Ma veniamo al dunque. Senza pregiudizi, starei per dire. C’è qualcosa nel populismo moralistico di Papa Bergoglio che mi pare sia fatto pesare soprattutto e, anzi, specificamente, sull’Italia. Bergoglio è argentino. L’origine italiana credo abbia lasciato scarse tracce in certi aspetti della sua cultura. Che è cultura gesuitica e sud-americana. Il suo esser gesuita (il primo Papa gesuita) si manifesta nella sua esigenza primaria di compiacere e non contrastare le tendenze e anche i capricci di chi rappresenta il potere e lo detiene e, magari, ne abusa. Una volta i gesuiti ronzavano attorno ai re, alle regine, ai grandi feudatari, ai governatori, mostrando accattivante indulgenza per ottenerne, comunque, la disponibilità e l’acquiescenza. Il gesuita moderno ha preso atto, e questo sembra l’espressione massima della sua “modernità”, che la sovranità è, almeno pro forma (come del resto una volta il potere della regalità), del popolo.
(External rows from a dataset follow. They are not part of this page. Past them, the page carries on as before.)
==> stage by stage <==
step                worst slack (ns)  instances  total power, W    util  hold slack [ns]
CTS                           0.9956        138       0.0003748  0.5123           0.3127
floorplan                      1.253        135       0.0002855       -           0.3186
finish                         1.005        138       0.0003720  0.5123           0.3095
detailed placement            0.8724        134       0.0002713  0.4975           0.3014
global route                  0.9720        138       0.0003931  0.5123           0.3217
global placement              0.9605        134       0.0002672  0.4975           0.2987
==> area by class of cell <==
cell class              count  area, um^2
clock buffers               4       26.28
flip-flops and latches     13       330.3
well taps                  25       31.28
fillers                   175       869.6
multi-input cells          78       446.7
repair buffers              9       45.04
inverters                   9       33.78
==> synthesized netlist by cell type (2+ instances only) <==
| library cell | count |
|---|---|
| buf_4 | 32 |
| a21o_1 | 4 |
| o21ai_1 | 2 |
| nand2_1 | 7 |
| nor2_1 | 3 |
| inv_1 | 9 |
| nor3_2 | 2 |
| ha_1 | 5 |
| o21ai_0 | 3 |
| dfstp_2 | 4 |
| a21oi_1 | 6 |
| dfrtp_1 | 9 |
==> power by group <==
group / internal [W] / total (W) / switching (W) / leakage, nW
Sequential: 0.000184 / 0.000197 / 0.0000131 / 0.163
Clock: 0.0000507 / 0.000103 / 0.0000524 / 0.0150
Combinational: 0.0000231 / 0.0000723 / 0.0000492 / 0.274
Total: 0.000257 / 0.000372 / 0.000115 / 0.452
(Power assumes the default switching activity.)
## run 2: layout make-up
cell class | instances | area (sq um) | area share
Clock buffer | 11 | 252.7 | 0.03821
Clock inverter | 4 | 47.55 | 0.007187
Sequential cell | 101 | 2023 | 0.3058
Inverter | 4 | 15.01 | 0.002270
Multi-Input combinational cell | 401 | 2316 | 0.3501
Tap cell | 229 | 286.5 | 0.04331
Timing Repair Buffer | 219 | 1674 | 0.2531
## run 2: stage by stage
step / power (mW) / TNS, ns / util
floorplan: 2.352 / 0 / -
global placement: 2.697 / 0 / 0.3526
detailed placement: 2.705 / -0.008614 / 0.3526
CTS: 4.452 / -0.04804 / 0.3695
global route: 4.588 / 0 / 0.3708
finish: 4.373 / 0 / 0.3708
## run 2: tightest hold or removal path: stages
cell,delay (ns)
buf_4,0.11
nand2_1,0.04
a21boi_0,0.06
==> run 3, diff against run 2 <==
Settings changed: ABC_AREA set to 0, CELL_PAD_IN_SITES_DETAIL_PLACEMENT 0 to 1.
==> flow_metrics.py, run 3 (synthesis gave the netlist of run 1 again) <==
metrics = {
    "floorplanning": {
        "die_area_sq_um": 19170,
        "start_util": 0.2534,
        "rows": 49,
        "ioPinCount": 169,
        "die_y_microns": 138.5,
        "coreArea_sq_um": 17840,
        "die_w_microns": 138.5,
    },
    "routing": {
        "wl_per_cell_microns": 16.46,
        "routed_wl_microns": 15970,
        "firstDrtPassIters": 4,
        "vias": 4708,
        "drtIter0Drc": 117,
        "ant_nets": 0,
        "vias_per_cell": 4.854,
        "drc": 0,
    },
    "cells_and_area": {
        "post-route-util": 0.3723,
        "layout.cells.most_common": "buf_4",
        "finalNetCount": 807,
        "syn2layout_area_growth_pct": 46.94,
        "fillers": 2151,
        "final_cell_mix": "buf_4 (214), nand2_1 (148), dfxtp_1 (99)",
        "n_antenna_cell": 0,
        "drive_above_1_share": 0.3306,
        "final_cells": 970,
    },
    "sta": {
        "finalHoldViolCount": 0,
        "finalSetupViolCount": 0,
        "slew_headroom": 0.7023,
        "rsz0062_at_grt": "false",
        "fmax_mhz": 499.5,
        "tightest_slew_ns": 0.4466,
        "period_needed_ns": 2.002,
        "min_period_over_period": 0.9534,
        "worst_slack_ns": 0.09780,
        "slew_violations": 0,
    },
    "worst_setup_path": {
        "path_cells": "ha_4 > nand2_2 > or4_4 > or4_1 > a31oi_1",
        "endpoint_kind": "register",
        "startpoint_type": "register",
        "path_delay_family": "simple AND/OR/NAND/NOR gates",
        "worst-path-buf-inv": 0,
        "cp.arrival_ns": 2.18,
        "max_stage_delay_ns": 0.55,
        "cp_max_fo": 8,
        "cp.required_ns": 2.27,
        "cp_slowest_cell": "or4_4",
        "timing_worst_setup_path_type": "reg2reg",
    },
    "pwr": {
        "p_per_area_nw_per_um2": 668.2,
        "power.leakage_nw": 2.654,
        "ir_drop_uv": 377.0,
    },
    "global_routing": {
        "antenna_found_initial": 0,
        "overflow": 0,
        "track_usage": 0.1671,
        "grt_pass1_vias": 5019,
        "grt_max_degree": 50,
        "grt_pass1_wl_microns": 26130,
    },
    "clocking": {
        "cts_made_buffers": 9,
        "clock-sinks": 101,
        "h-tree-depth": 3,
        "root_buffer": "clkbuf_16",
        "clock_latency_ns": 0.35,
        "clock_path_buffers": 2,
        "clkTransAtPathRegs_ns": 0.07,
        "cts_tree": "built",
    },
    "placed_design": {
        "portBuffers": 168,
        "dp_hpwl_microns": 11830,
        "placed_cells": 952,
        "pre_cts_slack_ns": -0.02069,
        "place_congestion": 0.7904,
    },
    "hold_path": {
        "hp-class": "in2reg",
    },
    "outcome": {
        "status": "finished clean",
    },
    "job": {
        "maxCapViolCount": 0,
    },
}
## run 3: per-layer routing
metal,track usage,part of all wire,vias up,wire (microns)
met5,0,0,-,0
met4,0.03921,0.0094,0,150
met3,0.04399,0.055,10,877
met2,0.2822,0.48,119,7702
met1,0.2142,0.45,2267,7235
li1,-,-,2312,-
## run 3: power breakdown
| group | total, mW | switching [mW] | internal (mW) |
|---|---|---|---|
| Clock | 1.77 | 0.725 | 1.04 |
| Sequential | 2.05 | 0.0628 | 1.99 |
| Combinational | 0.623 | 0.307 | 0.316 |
È il popolo che, magari senza apprezzarlo ed intimamente rispettarlo, come una volta accadeva per i più viziosi monarchi, occorre vellicare, assecondare per impadronirsene, da confessori, come un tempo, o da predicatori e padroni dei media oggi. Ecco, dunque, la tradizionale radice gesuitica del populismo di Bergoglio. Che però ha una carica particolare, anti-Usa e anti-Europa che è propria dei sedimenti della cultura e dello spirito politico latino-americano. Direi, non senza una grossolanità che non mi disconosco: ecco la chiave della politica di Papa Francesco verso l’Italia. Ché una “politica italiana”, per quanto un po’ sgangherata, il Vaticano ce l’ha, anche se non la lascia a divedere come al tempo dell’“unità politica dei cattolici”.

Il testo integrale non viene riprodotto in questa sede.